Però se lo avesse saputo prima, magari avrebbe scelto la tivù e addio canzoni.
«No, avrei fatto comunque il cantautore, ho voglia di comunicare, infatti scrivo anche libri».
Ma la televisione.
«Sono stato così tanto critico con la tivù che alla fine mi son detto: troppo facile, adesso provo a farla e poi vediamo se la penso ancora allo stesso modo».
Risultato?
«Penso sempre che non dirigerei mai il traffico tra persone urlanti».
Prego?
«No ai talk show. Al resto, chissà».
Quindi continuerà.
«Dipende. Io sono adatto a questa trasmissione, al Festival di Sanremo no, mi mancherebbero mille cose».
Mica si nasce imparati. Intanto avrà già la sindrome del mattino dopo, tipica dei conduttori televisivi in balia dello share.
«In realtà non corro a guardar Televideo ma aspetto che mi telefonino per darmi i risultati d’ascolto.

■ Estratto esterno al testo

**config.mk**
```make
export PLATFORM = sky130hd
export DESIGN_NAME = dcis_status
export DESIGN_NICKNAME = d
export VERILOG_FILES = /design/src/hdl/dcis_flag_bank.v /design/src/hdl/dcis_chan_vec.v /design/src/hdl/dcis_status.v
export VERILOG_INCLUDE_DIRS = /design/src /design/src/hdl
export SDC_FILE = /design/constraint.sdc
export NUM_CORES = 1
export LEC_CHECK = 0
export ABC_AREA = 1
export BUFFER_PORTS_ARGS = -buffer_cell sky130_fd_sc_hd__buf_4
export CAP_MARGIN = 20
export CORE_UTILIZATION = 42
export CTS_CLUSTER_DIAMETER = 40
export DETAILED_ROUTE_END_ITERATION = 16
export GPL_TIMING_DRIVEN = 0
export PLACE_DENSITY_LB_ADDON = 0.08
export SETUP_SLACK_MARGIN = 0.02
export SLEW_MARGIN = 0
export SYNTH_ARGS = -nofsm -noshare
export SYNTH_HDL_FRONTEND = slang
export SYNTH_SLANG_ARGS = --single-unit
```
**constraint.sdc**
```tcl
create_clock -name core_clk -period 1.6 [get_ports core_clk]
set_input_delay 0.32 -clock core_clk [delete_from_list [all_inputs] [get_ports core_clk]]
set_output_delay 0.32 -clock core_clk [all_outputs]
set_load 0.03 [all_outputs]
```
**src/hdl/dcis_regs.vh**
```
// constants of the dma channel interrupt status block
// assumes a 32-bit apb slave with byte addresses
//
// Notes on behaviour
// - busy bit mirrors selected channel busy
// - fetch-fault bit mirrors selected channel fault
// - halt flag reads selected; write one clears
// - completion flag reads selected; write one clears
// - transfer fault flag reads selected; one clears
// - selected field holds lowest pending channel unless an id was written
// - selection valid only when a flag set
// - refresh on lower channel or clear
// - no pending interrupt reads field zero
// - writing field selects channel indirectly
// - summary bit set when channel pending
// - summary clears on disable or clear
// - active bit sets when transfer starts
// - active clears on done, error, disable
// - reserved bits read zero, write zero
// - waiting bit sets on pending, clears on start, error, disable
// - waiting bit mirrors selected channel waiting
`ifndef DCIS_REGS_VH
`define DCIS_REGS_VH
`define DCIS_OFS_VIEW      8'h20
`define DCIS_OFS_SUMMARY   8'h24
`define DCIS_OFS_BUSY      8'h28
`define DCIS_OFS_WAIT      8'h2C
`define DCIS_BIT_WAITING   15
`define DCIS_BIT_ACTIVE    14
`define DCIS_BIT_FETCH     13
`define DCIS_BIT_HALT      10
`define DCIS_BIT_CMPL      9
`define DCIS_BIT_XFERR     8
`define DCIS_ID_MSB        2
`define DCIS_RESET_VALUE   32'h00000000
`endif

```
**src/hdl/dcis_flag_bank.v**
```verilog
// per-channel sticky interrupt flags: halt, completion, transfer fault
// assumes single-cycle event pulses from the channel engines
`timescale 1ns/1ps
module dcis_flag_bank #(
	parameter NCH = 6
) (
	// clock and reset
	input  wire           core_clk,
	input  wire           nrst,
	// events
	input  wire [NCH-1:0] setEvt,
	// write-one-to-clear
	input  wire [NCH-1:0] clrReq,
	// state
	output reg  [NCH-1:0] flag_ff
);
	// set wins over clear so a same-cycle event is never lost
	always @(posedge core_clk or negedge nrst) begin
		if (!nrst) begin
			flag_ff <= {NCH{1'b0}};
		end else begin
			flag_ff <= (flag_ff & ~clrReq) | setEvt;
		end
	end
endmodule // dcis_flag_bank

```
**src/hdl/dcis_chan_vec.v**
```verilog
// per-channel set/clear status vector (active or waiting)
// assumes single-cycle set and clear pulses
`timescale 1ns/1ps
module dcis_chan_vec #(
	parameter NCH = 6
) (
	// clock and reset
	input  wire           core_clk,
	input  wire           nrst,
	// controls
	input  wire [NCH-1:0] setEvt,
	input  wire [NCH-1:0] clrEvt,
	// state
	output reg  [NCH-1:0] vec_ff
);
	always @(posedge core_clk or negedge nrst) begin
		if (!nrst) begin
			vec_ff <= {NCH{1'b0}};
		end else begin
			vec_ff <= (vec_ff & ~clrEvt) | setEvt;
		end
	end
endmodule // dcis_chan_vec

```
**src/hdl/dcis_status.v**
```verilog
// status and interrupt reporting of a six-channel dma controller
// assumes apb master on core_clk; channel events are one-cycle pulses
//
// Decided for this implementation: the APB slave port.
`timescale 1ns/1ps
`include "dcis_regs.vh"
module dcis_status #(
	parameter NCH = 6
) (
	// clock and reset
	input  wire           core_clk,
	input  wire           nrst,
	// apb slave
	input  wire           psel,
	input  wire           penable,
	input  wire           pwrite,
	input  wire [7:0]     paddr,
	input  wire [31:0]    pwdata,
	output reg  [31:0]    prdata,
	output reg            pready,
	output reg            pslverr,
	// channel engine events
	input  wire [NCH-1:0] xferStart,
	input  wire [NCH-1:0] trigDone,
	input  wire [NCH-1:0] busErr,
	input  wire [NCH-1:0] chanDisable,
	input  wire [NCH-1:0] xferPending,
	input  wire [NCH-1:0] trigStart,
	input  wire [NCH-1:0] fetchFault,
	input  wire [NCH-1:0] haltEvt,
	input  wire [NCH-1:0] cmplEvt,
	input  wire [NCH-1:0] xferErrEvt,
	input  wire [NCH-1:0] irqEnable,
	// interrupt request
	output reg            irqOut
);
	// per-channel state; fetch fault is held here, the rest in the sub-blocks
	wire [NCH-1:0] haltFlag;
	wire [NCH-1:0] cmplFlag;
	wire [NCH-1:0] xferErrFlag;
	wire [NCH-1:0] activeVec;
	wire [NCH-1:0] waitVec;
	reg  [NCH-1:0] fetchFlag_ff;
	reg  [NCH-1:0] nxt_fetchFlag;

	// channel selection
	reg  [2:0]     selId_ff;
	reg  [2:0]     nxt_selId;
	wire [NCH-1:0] flagVec;
	wire           anyFlag;
	wire [2:0]     lowestId;
	wire           heldFlagged;
	wire           lowerArrived;

	// write-one-to-clear strobes
	reg  [NCH-1:0] clrHalt;
	reg  [NCH-1:0] clrCmpl;
	reg  [NCH-1:0] clrXferErr;

	// address decode and bus phases
	wire           hitView;
	wire           hitSummary;
	wire           hitBusy;
	wire           hitWait;
	wire           hitAny;
	wire           setupPh;
	wire           rdSetup;
	wire           wrAcc;
	wire           wrView;

	// selected-channel view bits
	reg            selWaiting;
	reg            selActive;
	reg            selFetch;
	reg            selHalt;
	reg            selCmpl;
	reg            selXferErr;

	// register words and output next values
	wire [NCH-1:0] summary;
	reg  [31:0]    viewWord;
	reg  [31:0]    summaryWord;
	reg  [31:0]    busyWord;
	reg  [31:0]    waitWord;
	reg  [31:0]    nxt_prdata;
	reg            nxt_pready;
	reg            nxt_pslverr;
	reg            nxt_irqOut;

	// lowest set bit; zero when none
	function [2:0] lowestSet;
		input [NCH-1:0] v;
		integer i;
		begin
			lowestSet = 3'h0;
			for (i = NCH - 1; i >= 0; i = i - 1) begin
				if (v[i]) begin
					lowestSet = i[2:0];
				end
			end
		end
	endfunction

	// bit of the selected channel; ids past the last channel read zero
	function pick;
		input [NCH-1:0] v;
		input [2:0]     id;
		begin
			pick = (id < NCH) ? v[id] : 1'b0;
		end
	endfunction

	// true when the bus address names the given register word
	function hitOfs;
		input [7:0] addr;
		input [7:0] ofs;
		begin
			hitOfs = (addr == ofs);
		end
	endfunction

	// channel vector in the low bits; reserved bits stay zero
	function [31:0] chanWord;
		input [NCH-1:0] v;
		begin
			chanWord = `DCIS_RESET_VALUE;
			chanWord[NCH-1:0] = v;
		end
	endfunction

	// data is captured in setup, writes land in the access cycle
	assign setupPh = psel & ~penable;
	assign rdSetup = setupPh & ~pwrite;
	assign wrAcc   = psel & penable & pwrite & pready;

	assign hitView    = hitOfs(paddr, `DCIS_OFS_VIEW);
	assign hitSummary = hitOfs(paddr, `DCIS_OFS_SUMMARY);
	assign hitBusy    = hitOfs(paddr, `DCIS_OFS_BUSY);
	assign hitWait    = hitOfs(paddr, `DCIS_OFS_WAIT);
	assign hitAny     = hitView | hitSummary | hitBusy | hitWait;
	assign wrView     = wrAcc & hitView;

	assign flagVec      = haltFlag | cmplFlag | xferErrFlag;
	assign anyFlag      = |flagVec;
	assign lowestId     = lowestSet(flagVec);
	assign heldFlagged  = pick(flagVec, selId_ff);
	assign lowerArrived = (lowestId < selId_ff);
	assign summary      = flagVec & irqEnable;

	// w1c decode to the selected channel only
	always @* begin
		clrHalt    = {NCH{1'b0}};
		clrCmpl    = {NCH{1'b0}};
		clrXferErr = {NCH{1'b0}};
		if (wrView && selId_ff < NCH) begin
			clrHalt[selId_ff]    = pwdata[`DCIS_BIT_HALT];
			clrCmpl[selId_ff]    = pwdata[`DCIS_BIT_CMPL];
			clrXferErr[selId_ff] = pwdata[`DCIS_BIT_XFERR];
		end
	end

	// halt, completion and transfer fault flags
	dcis_flag_bank #(.NCH(NCH)) uHalt (
		.core_clk (core_clk),
		.nrst     (nrst),
		.setEvt   (haltEvt),
		.clrReq   (clrHalt),
		.flag_ff  (haltFlag)
	);
	dcis_flag_bank #(.NCH(NCH)) uCmpl (
		.core_clk (core_clk),
		.nrst     (nrst),
		.setEvt   (cmplEvt),
		.clrReq   (clrCmpl),
		.flag_ff  (cmplFlag)
	);
	dcis_flag_bank #(.NCH(NCH)) uXferErr (
		.core_clk (core_clk),
		.nrst     (nrst),
		.setEvt   (xferErrEvt),
		.clrReq   (clrXferErr),
		.flag_ff  (xferErrFlag)
	);

	// active and waiting vectors
	dcis_chan_vec #(.NCH(NCH)) uActive (
		.core_clk (core_clk),
		.nrst     (nrst),
		.setEvt   (xferStart),
		.clrEvt   (trigDone | busErr | chanDisable),
		.vec_ff   (activeVec)
	);
	dcis_chan_vec #(.NCH(NCH)) uWait (
		.core_clk (core_clk),
		.nrst     (nrst),
		.setEvt   (xferPending),
		.clrEvt   (trigStart | busErr | chanDisable),
		.vec_ff   (waitVec)
	);

	// fetch fault is sticky until the channel is disabled
	always @* begin
		nxt_fetchFlag = fetchFault
			| (fetchFlag_ff & ~chanDisable);
	end

	always @(posedge core_clk or negedge nrst) begin
		if (!nrst) begin
			fetchFlag_ff <= {NCH{1'b0}};
		end else begin
			fetchFlag_ff <= nxt_fetchFlag;
		end
	end

	// a written id lasts only while it stays flagged and no lower channel is flagged
	always @* begin
		nxt_selId = selId_ff;
		if (wrView) begin
			nxt_selId = pwdata[`DCIS_ID_MSB:0];
		end else if (!anyFlag) begin
			nxt_selId = 3'h0;
		end else if (lowerArrived || !heldFlagged) begin
			nxt_selId = lowestId;
		end
	end

	always @(posedge core_clk or negedge nrst) begin
		if (!nrst) begin
			selId_ff <= 3'h0;
		end else begin
			selId_ff <= nxt_selId;
		end
	end

	// flags of the selected channel
	always @* begin
		selWaiting = pick(waitVec, selId_ff);
		selActive  = pick(activeVec, selId_ff);
		selFetch   = pick(fetchFlag_ff, selId_ff);
		selHalt    = pick(haltFlag, selId_ff);
		selCmpl    = pick(cmplFlag, selId_ff);
		selXferErr = pick(xferErrFlag, selId_ff);
	end

	// view word; bits 12:11 and 7:3 are reserved and stay zero
	always @* begin
		viewWord = `DCIS_RESET_VALUE;
		viewWord[`DCIS_BIT_WAITING] = selWaiting;
		viewWord[`DCIS_BIT_ACTIVE]  = selActive;
		viewWord[`DCIS_BIT_FETCH]   = selFetch;
		viewWord[`DCIS_BIT_HALT]    = selHalt;
		viewWord[`DCIS_BIT_CMPL]    = selCmpl;
		viewWord[`DCIS_BIT_XFERR]   = selXferErr;
		viewWord[`DCIS_ID_MSB:0]    = selId_ff;
	end

	always @* begin
		summaryWord = chanWord(summary);
		busyWord    = chanWord(activeVec);
		waitWord    = chanWord(waitVec);
	end

	// read mux; an unmapped address reads zero with a slave error
	always @* begin
		nxt_prdata = `DCIS_RESET_VALUE;
		if (hitView) begin
			nxt_prdata = viewWord;
		end else if (hitSummary) begin
			nxt_prdata = summaryWord;
		end else if (hitBusy) begin
			nxt_prdata = busyWord;
		end else if (hitWait) begin
			nxt_prdata = waitWord;
		end
		nxt_pslverr = ~hitAny;
	end

	// ready one cycle after setup: exactly one access cycle
	always @* begin
		nxt_pready = setupPh;
		nxt_irqOut = |summary;
	end

	always @(posedge core_clk or negedge nrst) begin
		if (!nrst) begin
			prdata  <= `DCIS_RESET_VALUE;
			pready  <= 1'b0;
			pslverr <= 1'b0;
		end else begin
			pready  <= nxt_pready;
			pslverr <= setupPh & nxt_pslverr;
			if (rdSetup) begin
				prdata <= nxt_prdata;
			end
		end
	end

	// kept apart from the bus registers; one cycle behind the flags
	always @(posedge core_clk or negedge nrst) begin
		if (!nrst) begin
			irqOut <= 1'b0;
		end else begin
			irqOut <= nxt_irqOut;
		end
	end
endmodule // dcis_status

```
# ---- Word-level counts from Yosys, hierarchy flattened
# Cells that the tools add are included.
dict set report word_totals {
  register_bits 74
  wordCells 106
}
dict set report classes {
  order_cmp 4
  n_eq_ne 5
  muxes 39
  bitwise_logic 41
  n_reduce_logical 6
}
# operator n
set ops {}
lappend ops {{bitwise OR 6 bit} 12}
lappend ops {{bitwise AND 6 bit} 10}
lappend ops {{two-way mux 6 bit} 6}
lappend ops {{NOT 6 bit} 6}
lappend ops {{== test 8 x 6 -> 1 bit, second input constant} 4}
lappend ops {{two-way mux 3 bit} 9}
lappend ops {{binary-select mux 1 bit (select 3 bit)} 7}
lappend ops {{two-way mux 16 bit} 1}
lappend ops {{two-way mux 1 bit} 15}
lappend ops {{OR reduction 6 bit} 2}
lappend ops {{bitwise AND 1 bit} 7}
lappend ops {{< comparator 3 x 4 -> 1 bit, second input constant} 1}
lappend ops {{demux 1 bit (select 3 bit)} 1}
lappend ops {{greater-or-equal comparator 3 x 1 -> 1 bit, second input constant} 1}
lappend ops {{< comparator 3 bit} 1}
lappend ops {{< comparator 3 bit, second input constant} 1}
lappend ops {{inequality test 3 x 1 -> 1 bit, second input constant} 1}
lappend ops {{NOT 1 bit} 3}
lappend ops {{bitwise OR 1 bit} 3}
lappend ops {{logical AND 1 bit} 2}
lappend ops {{logical NOT 1 bit} 1}
lappend ops {{logical OR 1 bit} 1}

# ---- Depth between registers and ports, before layout
dict set report depth {
  depth_word 13
  mapped_depth 14
}

# ---- Cells and area by module
# From an unflattened synthesis, not the netlist that was laid out.
dict set report unflattened {
  hier_cells 472
  area_unflattened_um2 3190.6
}
# mod cells_each seq_area_each_um2 area_each_um2 instances
set modules_own_cells {}
lappend modules_own_cells {dcis_status 322 600.6 1989.4 1}
lappend modules_own_cells {dcis_flag_bank 30 150.1 240.2 3}
lappend modules_own_cells {dcis_chan_vec 30 150.1 240.2 2}

# ---- Worst setup path after synthesis
# No wires, ideal clock.
dict set report synth_path {
  path_type {register to register}
  start {register uXferErr.flag_ff[3]}
  end {register selId_ff[0], in the netlist pick.id[0]}
  n_path_buf 0
  setup_slack_ns -0.079
  arrival_time_ns 1.614
  required_ns 1.535
  path_stages_with_launch 12
  synth_period_minus_slack_ns 1.679
  setup_ns 0.065
  cell_sequence {dfrtp_1 > inv_1 > nand3_1 > inv_1 > nand2_1 > nor3_1 > ha_1 > a21oi_1 > nand2_1 > nand2_1 > nand2_1 > nand2_1}
}
dict set report synth_between {
  elab_chain_cells 8
  word_cells_on_any_way 16
}
# item line
set synth_lines {}
lappend synth_lines {{from (decl)} dcis_flag_bank.v:15} ;# output reg [NCH-1:0] flag_ff
lappend synth_lines {{from (signal assigned)} dcis_flag_bank.v:20} ;# flag_ff <= {NCH{1'b0}};
lappend synth_lines {{from (signal assigned)} dcis_flag_bank.v:22} ;# flag_ff <= (flag_ff & ~clrReq) | setEvt;
lappend synth_lines {{bitwise OR 6 bit *} dcis_status.v:143} ;# assign flagVec = haltFlag | cmplFlag | xferErrFlag;
lappend synth_lines {{two-way mux 3 bit (4 in series)} dcis_status.v:97} ;# if (v[i]) begin
lappend synth_lines {{< comparator 3 bit or two-way mux 3 bit (tied branches)} {dcis_status.v:147, dcis_status.v:222}}
lappend synth_lines {{logical OR 1 bit or two-way mux 3 bit (tied branches)} {dcis_status.v:222, dcis_status.v:220}}
lappend synth_lines {{inequality test 3 x 1 -> 1 bit (no source line) or two-way mux 3 bit (tied branches)} --}
lappend synth_lines {{to (signal assigned)} dcis_status.v:231} ;# selId_ff <= nxt_selId;
lappend synth_lines {{to (decl)} dcis_status.v:47} ;# reg [2:0] selId_ff;
# Every way passes the cells marked *; elsewhere a longest branch is shown, timed or not. The select of a mux whose other input is x is not followed.
# A chain may end at the register's enable or synchronous reset.

# ---- Worst setup path in the final report
dict set report layout_path {
  start {register uXferErr.flag_ff[4]}
  end {register selId_ff[2], in the netlist pick.id[2]}
}
dict set report layout_between {
  elab_chain_cells 9
  word_cells_on_any_way 17
}
# item line
set layout_lines {}
lappend layout_lines {{bitwise OR 6 bit *} dcis_status.v:143}
lappend layout_lines {{two-way mux 3 bit (5 in series)} dcis_status.v:97}
lappend layout_lines {{< comparator 3 bit or two-way mux 3 bit (tied branches)} {dcis_status.v:147, dcis_status.v:222}}
lappend layout_lines {{logical OR 1 bit or two-way mux 3 bit (tied branches)} {dcis_status.v:222, dcis_status.v:220}}
lappend layout_lines {{inequality test 3 x 1 -> 1 bit (no source line) or two-way mux 3 bit (tied branches)} --}
# Marked as above.

==> run metrics <==
result of the run=finished, violations left; violated checks=negative setup slack; number of placed I/O pins=146; H-tree depth reported by CTS=2; sort of element at the start of the critical path=register; maximum fanout encountered on the critical timing path=2; core area=0.00691 mm2; effective utilization at floorplan=0.441; average cell area after synthesis=7.59 um2; Iteration-0 DRC Markers=183; wire length of the first global-routing pass=13100 um; floorplan die width=87.2 um; Final Net Count=672; Final Hold Violating Endpoints=0; Synth Instances=402; path category of the worst min-delay check=in2async; most instantiated cells after synthesis=nand2_1, inv_1, dfrtp_1, nand3_1, buf_4; unrepaired setup endpoints after global routing=yes; Antenna diodes=0; fraction of the yosys area taken by sequential cells=0.443; total number of vias=3220; cell type with the largest total area after synthesis=dfrtp_1; number of buffers added on ports=99; dpl cell area=0.00400 mm2; Distinct cells, synth=29; TritonCTS clock tree=yes; number of synthesized flops with an enable pin=0; count leader, synth=nand2_1; number of antenna violations at the first check in global routing=0; number of placement rows=30; fmax=570 MHz; Worst Setup Path Type=reg2reg; total routed wirelength=8760 um; worst endpoint data arrival time=1.97 ns; warning count from the yosys run=0; Sinks on Clock Net=54; Period minus WS final=1.75 ns; number of nets still failing antenna checks after routing=0; post-placement setup slack=-0.379 ns; Clock Path Buffers=2; Die Span Y=87.2 um; static leakage=2.55 nW; crit path setup slack, layout=-0.154 ns; VDD IR max=0.320 mV; Crit path required time=1.81 ns; GRT Residual Overflow=0; portion of synthesized cell area occupied by the leading cell type=0.443; ratio of cells with drive above 1 in the final layout=0.409; root cell of the clock tree=clkbuf_8; count of state elements after synthesis=54; Inserted Clock Buffers=5; Vias per Instance=4.91; maximum number of pins on one net before global-route repair=55; area added between synthesis and finish=49.5%; slew at the pin closest to its max-slew limit=0.672 ns; final routed DRC violation total=0; top cells by area, synth=dfrtp_1, nand2_1, inv_1, nand3_1, buf_4; total power divided by cell area=601 mW/mm2; DIE AREA=0.00760 mm2; clock slew at reported path FFs=0.10 ns; ys async rst share=1.00; Post-synth top flop=dfrtp_1; max_slew headroom=0.552; latest clock arrival within the worst-skew pair=0.31 ns; post-route clock period utilization=1.10; DP HPWL=6150 um; number of violations of the max-capacitance limit=0; placer congestion estimate=0.918; vias in the first global route=2842; wire per inst=13.4 um; clk_skew=0.0144 ns; Setup TNS Final=-0.445 ns; aggregate global-route resource usage=0.225; total setup violations reported at the end of the flow=3; Initial DRT Pass Iterations=5; fin. max-slew vios=0; category of the worst setup path capture point=register; Synth Cell Area=0.00305 mm2; post-route cell area=0.00456 mm2
metrics by stage:
stage | instances | power, mW | utilization | hold slack [ns]
2_1_floorplan | 421 | 1.67 | - | 0.0244
3_3_place_gp | 616 | 1.91 | 0.579 | 0.403
3_5_place_dp | 616 | 1.92 | 0.579 | 0.406
4_1_cts | 639 | 2.74 | 0.619 | 0.0620
5_1_grt | 656 | 2.87 | 0.660 | 0.0937
6_report | 656 | 2.74 | 0.660 | 0.0370
where the power goes:
part | internal [mW] | switching, mW | total [mW] | leakage (nW)
Combinational | 0.232 | 0.268 | 0.500 | 1.90
Clock | 0.357 | 0.469 | 0.826 | 0.0478
Sequential | 1.40 | 0.0139 | 1.41 | 0.600
worst paths after layout:
| kind | from | cells after the start | slack [ns] | to |
|---|---|---|---|---|
| setup / recovery | uXferErr.flag_ff[4] | 14 | -0.15 | pick.id[2] |
| hold / removal | nrst | 1 | 0.04 | uWait.vec_ff[1] |
| setup reg to reg | uXferErr.flag_ff[4] | 14 | -0.15 | pick.id[2] |
| hold reg to reg | uXferErr.flag_ff[5] | 2 | 0.49 | uXferErr.flag_ff[5] |
| max in group asynchronous | nrst | 1 | 1.09 | pick.id[1] |
| min in group core_clk | trigStart[2] | 2 | 0.15 | uWait.vec_ff[2] |
layer usage:
layer | routed length, um | share of wire | track usage | up-vias
li1 | - | - | - | 1563
met1 | 3720 | 0.42 | 0.299 | 1470
met2 | 4200 | 0.48 | 0.383 | 162
met3 | 632 | 0.072 | 0.0322 | 25
met4 | 205 | 0.023 | 0.0641 | 0
met5 | 0 | 0 | 0 | -
state kept, by name, summed over array words and instances, names as in the netlist:
name and count:
pick.id 3, pslverr 1, fetchFlag_ff 6, uCmpl.flag_ff 6
prdata 12, uWait.vec_ff 6, irqOut 1, pready 1
uActive.vec_ff 6, uHalt.flag_ff 6, uXferErr.flag_ff 6
layout make-up:
cell class              instances  area, um2
inverters                      89        334
clock buffers                   6       82.6
multi-input cells             255       1480
well taps                      96        120
plain buffers                  23        173
repair buffers                131       1000
flip-flops and latches         54       1350
fillers                       615       2350
clock inverters                 2       16.3
kinds of logic after synthesis:
logic type | Yosys count | synth area share
simple gates | 168 | 0.241
flops | 54 | 0.443
fa+ha+maj | 2 | 0.00821
compound gates | 65 | 0.141
buf+inv | 112 | 0.165
other cells | 1 | 0.00123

Però ammetto che ho un po’ di curiosità. Per fortuna quando i dati sono buoni si lavora con più tranquillità».
Ma poi la gente per strada conta di più dell’Auditel.
«Chi mi ferma in giro dice: finalmente qualcosa di nuovo».
Però spieghi che cos’è.
«Ho trovato un cocktail giusto tra curiosità per i fatti e rispetto per chi li ha vissuti».
È il senso della vita. A proposito: adesso Bonolis è un suo collega di fascia oraria.
«Ho visto un paio delle sue interviste sulle foto. Spero che una volta inviti anche me. Mi piacciono le interviste pacate, sono quelle che provo a fare anch’io, rispettando gli ospiti che arrivano in studio».
Poi che cosa le dicono quando escono?
«Mi ringraziano perché si sono sentiti a loro agio».
Merito anche di chi ha puntato su di lei.
«Quando il direttore di Italia Uno Tiraboschi mi ha convocato ero terrorizzato».
Ha scommesso e ora la ringrazia: «Complimenti a Ruggeri perché ha confermato la sua straordinaria capacità nel condurre il programma».
«L’idea è fortissima e, soprattutto, adatta a me».
Soprattutto adatta anche al pubblico di Italia Uno, giovane per definizione: il 28 per cento dei teleruggenti sono donne sotto i 24 anni.
«Raccontiamo la vita di persone comuni alle quali è successo qualcosa di non comune. La vita di chi ha avuto un bivio decisivo».
Lei quanti ne ha avuti?
«Tanti. Una volta stavo cercando dei musicisti per andare in tournée.

Allora sono entrato da un rivenditore di dischi di cui sono amico per chiedergli un consiglio e lui mi ha risposto: ma perché cercarne addirittura quattro? Io ne conosco una sola che li suona tutti, e molto bene».
Chi era?
«Andrea Mirò. È diventata la mia compagna».
È la mamma di Ugo.
«È nato il 19 aprile, il giorno dell’elezione di Ratzinger. Perciò abbiamo deciso di chiamarlo Ugo Benedetto».